EXERCISE DESCRIPTION
Pull every line containing the word "declaration" out of the material below.
(MATERIAL PROVIDED begins)
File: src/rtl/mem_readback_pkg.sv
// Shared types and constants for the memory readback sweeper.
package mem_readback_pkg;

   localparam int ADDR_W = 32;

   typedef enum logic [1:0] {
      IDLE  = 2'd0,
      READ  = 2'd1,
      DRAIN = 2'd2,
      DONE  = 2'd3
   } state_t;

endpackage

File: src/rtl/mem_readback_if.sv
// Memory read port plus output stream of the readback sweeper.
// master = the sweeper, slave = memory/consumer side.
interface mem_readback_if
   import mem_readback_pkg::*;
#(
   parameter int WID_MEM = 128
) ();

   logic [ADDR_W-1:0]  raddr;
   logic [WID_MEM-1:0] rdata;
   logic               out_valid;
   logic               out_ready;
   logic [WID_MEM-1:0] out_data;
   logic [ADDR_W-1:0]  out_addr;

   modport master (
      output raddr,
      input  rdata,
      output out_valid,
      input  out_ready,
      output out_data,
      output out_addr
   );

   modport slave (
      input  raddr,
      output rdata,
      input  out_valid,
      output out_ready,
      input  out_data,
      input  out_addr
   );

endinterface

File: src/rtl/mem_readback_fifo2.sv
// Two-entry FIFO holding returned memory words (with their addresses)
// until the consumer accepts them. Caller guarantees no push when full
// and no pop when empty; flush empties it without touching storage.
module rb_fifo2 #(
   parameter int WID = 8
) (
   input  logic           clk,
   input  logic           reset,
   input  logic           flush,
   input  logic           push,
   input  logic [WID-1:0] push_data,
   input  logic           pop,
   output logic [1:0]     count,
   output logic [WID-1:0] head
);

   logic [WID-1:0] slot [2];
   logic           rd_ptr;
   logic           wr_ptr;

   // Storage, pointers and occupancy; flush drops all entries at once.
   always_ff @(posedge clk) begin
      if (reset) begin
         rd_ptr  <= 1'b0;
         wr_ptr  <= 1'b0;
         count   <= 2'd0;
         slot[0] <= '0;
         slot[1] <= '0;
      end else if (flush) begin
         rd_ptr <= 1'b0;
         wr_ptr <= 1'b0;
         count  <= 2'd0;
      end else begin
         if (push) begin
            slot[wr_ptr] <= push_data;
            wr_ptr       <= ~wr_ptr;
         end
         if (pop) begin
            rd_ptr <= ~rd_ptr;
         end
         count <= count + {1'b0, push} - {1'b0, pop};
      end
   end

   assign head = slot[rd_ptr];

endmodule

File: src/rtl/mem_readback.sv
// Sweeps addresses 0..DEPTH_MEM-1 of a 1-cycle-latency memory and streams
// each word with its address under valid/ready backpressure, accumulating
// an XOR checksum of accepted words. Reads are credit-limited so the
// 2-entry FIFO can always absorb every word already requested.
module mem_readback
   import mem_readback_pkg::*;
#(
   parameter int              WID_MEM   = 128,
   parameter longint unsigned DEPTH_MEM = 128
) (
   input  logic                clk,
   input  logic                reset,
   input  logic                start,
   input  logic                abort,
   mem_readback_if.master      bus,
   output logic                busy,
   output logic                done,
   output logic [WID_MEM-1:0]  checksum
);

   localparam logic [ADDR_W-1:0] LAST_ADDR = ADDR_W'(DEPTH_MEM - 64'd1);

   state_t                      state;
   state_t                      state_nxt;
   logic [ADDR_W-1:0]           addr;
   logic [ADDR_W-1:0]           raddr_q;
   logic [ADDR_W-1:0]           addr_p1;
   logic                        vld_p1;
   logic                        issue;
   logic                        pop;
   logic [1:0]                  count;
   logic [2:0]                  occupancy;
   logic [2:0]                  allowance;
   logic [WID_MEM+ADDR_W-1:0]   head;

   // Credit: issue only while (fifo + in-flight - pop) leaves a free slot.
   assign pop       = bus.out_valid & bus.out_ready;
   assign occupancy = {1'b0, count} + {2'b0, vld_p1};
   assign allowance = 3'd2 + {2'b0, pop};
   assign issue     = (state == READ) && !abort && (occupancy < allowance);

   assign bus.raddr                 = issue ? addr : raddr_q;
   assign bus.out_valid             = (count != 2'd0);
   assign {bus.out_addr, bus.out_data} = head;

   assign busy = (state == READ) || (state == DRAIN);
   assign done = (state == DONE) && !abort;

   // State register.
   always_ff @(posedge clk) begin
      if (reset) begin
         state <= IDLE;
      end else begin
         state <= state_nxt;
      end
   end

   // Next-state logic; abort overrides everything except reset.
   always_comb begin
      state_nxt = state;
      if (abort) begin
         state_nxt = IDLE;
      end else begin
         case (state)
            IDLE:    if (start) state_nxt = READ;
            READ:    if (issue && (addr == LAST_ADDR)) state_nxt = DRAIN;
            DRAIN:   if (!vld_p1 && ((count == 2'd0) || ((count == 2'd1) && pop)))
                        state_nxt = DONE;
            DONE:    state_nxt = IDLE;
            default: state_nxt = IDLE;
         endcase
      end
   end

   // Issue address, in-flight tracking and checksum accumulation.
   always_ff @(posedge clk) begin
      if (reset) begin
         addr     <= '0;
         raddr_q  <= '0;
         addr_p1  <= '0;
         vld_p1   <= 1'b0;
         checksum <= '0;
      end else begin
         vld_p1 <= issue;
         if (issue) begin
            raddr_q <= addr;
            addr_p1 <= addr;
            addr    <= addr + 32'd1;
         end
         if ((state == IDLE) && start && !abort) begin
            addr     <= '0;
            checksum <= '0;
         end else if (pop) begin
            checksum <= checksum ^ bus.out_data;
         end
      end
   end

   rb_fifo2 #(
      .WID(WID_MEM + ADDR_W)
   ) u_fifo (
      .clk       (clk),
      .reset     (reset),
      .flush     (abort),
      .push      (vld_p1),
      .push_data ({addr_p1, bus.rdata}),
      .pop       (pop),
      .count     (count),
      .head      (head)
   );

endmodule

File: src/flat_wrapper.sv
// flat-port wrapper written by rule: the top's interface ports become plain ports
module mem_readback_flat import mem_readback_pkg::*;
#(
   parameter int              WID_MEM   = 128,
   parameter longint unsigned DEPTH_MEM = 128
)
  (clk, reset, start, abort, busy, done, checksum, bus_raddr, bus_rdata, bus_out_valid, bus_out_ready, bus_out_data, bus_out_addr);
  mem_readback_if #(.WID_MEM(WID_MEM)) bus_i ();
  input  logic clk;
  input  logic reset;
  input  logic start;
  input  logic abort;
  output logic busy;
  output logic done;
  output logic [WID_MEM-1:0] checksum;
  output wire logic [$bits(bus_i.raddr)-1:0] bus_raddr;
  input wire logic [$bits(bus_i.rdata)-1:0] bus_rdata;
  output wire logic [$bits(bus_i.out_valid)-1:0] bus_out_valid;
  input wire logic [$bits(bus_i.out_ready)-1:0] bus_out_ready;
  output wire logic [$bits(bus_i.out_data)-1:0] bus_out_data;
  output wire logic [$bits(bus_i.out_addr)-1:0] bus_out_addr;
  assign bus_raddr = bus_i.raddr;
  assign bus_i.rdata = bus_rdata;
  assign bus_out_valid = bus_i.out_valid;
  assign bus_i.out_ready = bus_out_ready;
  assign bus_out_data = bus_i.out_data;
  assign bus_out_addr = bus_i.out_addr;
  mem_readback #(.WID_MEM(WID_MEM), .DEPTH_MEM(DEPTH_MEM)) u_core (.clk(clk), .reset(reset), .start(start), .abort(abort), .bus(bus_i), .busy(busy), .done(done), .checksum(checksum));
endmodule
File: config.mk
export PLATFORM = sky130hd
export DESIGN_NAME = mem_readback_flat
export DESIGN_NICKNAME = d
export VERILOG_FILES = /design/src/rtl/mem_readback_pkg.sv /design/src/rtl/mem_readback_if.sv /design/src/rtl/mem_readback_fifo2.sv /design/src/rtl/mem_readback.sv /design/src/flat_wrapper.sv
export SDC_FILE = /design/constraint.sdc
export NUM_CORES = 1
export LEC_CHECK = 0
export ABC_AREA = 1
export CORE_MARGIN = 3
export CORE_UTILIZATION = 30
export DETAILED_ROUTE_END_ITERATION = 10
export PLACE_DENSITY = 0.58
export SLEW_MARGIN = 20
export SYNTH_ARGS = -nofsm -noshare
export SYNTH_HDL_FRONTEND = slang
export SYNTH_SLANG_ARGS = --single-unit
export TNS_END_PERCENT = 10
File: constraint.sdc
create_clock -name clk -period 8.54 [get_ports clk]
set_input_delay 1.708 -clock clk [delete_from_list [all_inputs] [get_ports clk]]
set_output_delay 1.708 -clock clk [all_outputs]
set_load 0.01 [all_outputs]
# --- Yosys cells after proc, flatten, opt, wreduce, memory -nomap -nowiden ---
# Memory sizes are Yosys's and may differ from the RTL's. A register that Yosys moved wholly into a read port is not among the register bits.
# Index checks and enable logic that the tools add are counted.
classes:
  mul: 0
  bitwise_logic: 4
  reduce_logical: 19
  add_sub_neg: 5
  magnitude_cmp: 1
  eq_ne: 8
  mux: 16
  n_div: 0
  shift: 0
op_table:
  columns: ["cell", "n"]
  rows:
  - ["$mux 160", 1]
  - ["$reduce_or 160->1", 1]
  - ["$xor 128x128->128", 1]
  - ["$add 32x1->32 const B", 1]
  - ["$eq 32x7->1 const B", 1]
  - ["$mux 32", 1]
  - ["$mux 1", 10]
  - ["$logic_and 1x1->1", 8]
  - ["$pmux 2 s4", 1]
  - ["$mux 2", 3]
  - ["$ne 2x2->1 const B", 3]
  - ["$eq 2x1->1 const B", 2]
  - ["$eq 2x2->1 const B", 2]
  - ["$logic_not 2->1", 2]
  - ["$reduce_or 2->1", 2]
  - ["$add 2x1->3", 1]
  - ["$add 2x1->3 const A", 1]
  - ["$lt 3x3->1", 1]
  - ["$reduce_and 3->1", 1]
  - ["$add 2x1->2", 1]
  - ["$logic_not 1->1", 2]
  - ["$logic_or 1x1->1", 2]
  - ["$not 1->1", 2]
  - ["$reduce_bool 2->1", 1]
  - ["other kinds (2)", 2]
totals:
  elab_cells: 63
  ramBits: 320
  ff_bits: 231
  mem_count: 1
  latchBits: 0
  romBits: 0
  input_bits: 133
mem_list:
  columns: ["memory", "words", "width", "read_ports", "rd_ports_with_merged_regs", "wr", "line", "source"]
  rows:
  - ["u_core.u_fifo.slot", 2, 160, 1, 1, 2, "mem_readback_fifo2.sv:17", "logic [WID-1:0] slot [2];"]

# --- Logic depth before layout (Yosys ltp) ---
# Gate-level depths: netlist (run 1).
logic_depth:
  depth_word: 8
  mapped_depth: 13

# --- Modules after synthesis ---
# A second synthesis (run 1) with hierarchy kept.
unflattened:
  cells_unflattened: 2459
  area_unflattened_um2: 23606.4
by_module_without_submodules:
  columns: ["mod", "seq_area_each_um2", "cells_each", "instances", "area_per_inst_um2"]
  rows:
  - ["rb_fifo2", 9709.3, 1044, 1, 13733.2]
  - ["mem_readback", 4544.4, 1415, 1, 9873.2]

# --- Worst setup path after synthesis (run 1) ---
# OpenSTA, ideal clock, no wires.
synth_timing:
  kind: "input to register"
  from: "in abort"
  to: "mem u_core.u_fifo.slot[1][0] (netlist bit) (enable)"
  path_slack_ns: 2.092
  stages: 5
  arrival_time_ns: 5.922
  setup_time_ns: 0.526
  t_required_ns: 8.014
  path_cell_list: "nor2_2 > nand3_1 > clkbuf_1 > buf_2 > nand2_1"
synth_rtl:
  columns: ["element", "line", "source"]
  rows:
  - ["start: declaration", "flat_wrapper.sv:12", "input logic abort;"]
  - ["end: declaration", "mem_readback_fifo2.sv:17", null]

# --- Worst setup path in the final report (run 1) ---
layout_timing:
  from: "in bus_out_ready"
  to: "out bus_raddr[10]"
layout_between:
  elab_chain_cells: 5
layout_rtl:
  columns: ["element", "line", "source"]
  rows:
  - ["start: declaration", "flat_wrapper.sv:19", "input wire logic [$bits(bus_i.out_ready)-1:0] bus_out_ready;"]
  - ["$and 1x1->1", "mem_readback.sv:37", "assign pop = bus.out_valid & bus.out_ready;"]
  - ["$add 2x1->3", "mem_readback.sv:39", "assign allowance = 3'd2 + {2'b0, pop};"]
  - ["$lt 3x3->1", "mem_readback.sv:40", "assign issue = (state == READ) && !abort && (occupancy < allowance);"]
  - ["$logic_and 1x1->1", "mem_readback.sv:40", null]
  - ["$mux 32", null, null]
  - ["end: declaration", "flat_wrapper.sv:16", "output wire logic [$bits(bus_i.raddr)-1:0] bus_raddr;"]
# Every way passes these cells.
(MATERIAL PROVIDED ends)
YOUR SOLUTION
  - ["start: declaration", "flat_wrapper.sv:12", "input logic abort;"]
  - ["end: declaration", "mem_readback_fifo2.sv:17", null]
  - ["start: declaration", "flat_wrapper.sv:19", "input wire logic [$bits(bus_i.out_ready)-1:0] bus_out_ready;"]
  - ["end: declaration", "flat_wrapper.sv:16", "output wire logic [$bits(bus_i.raddr)-1:0] bus_raddr;"]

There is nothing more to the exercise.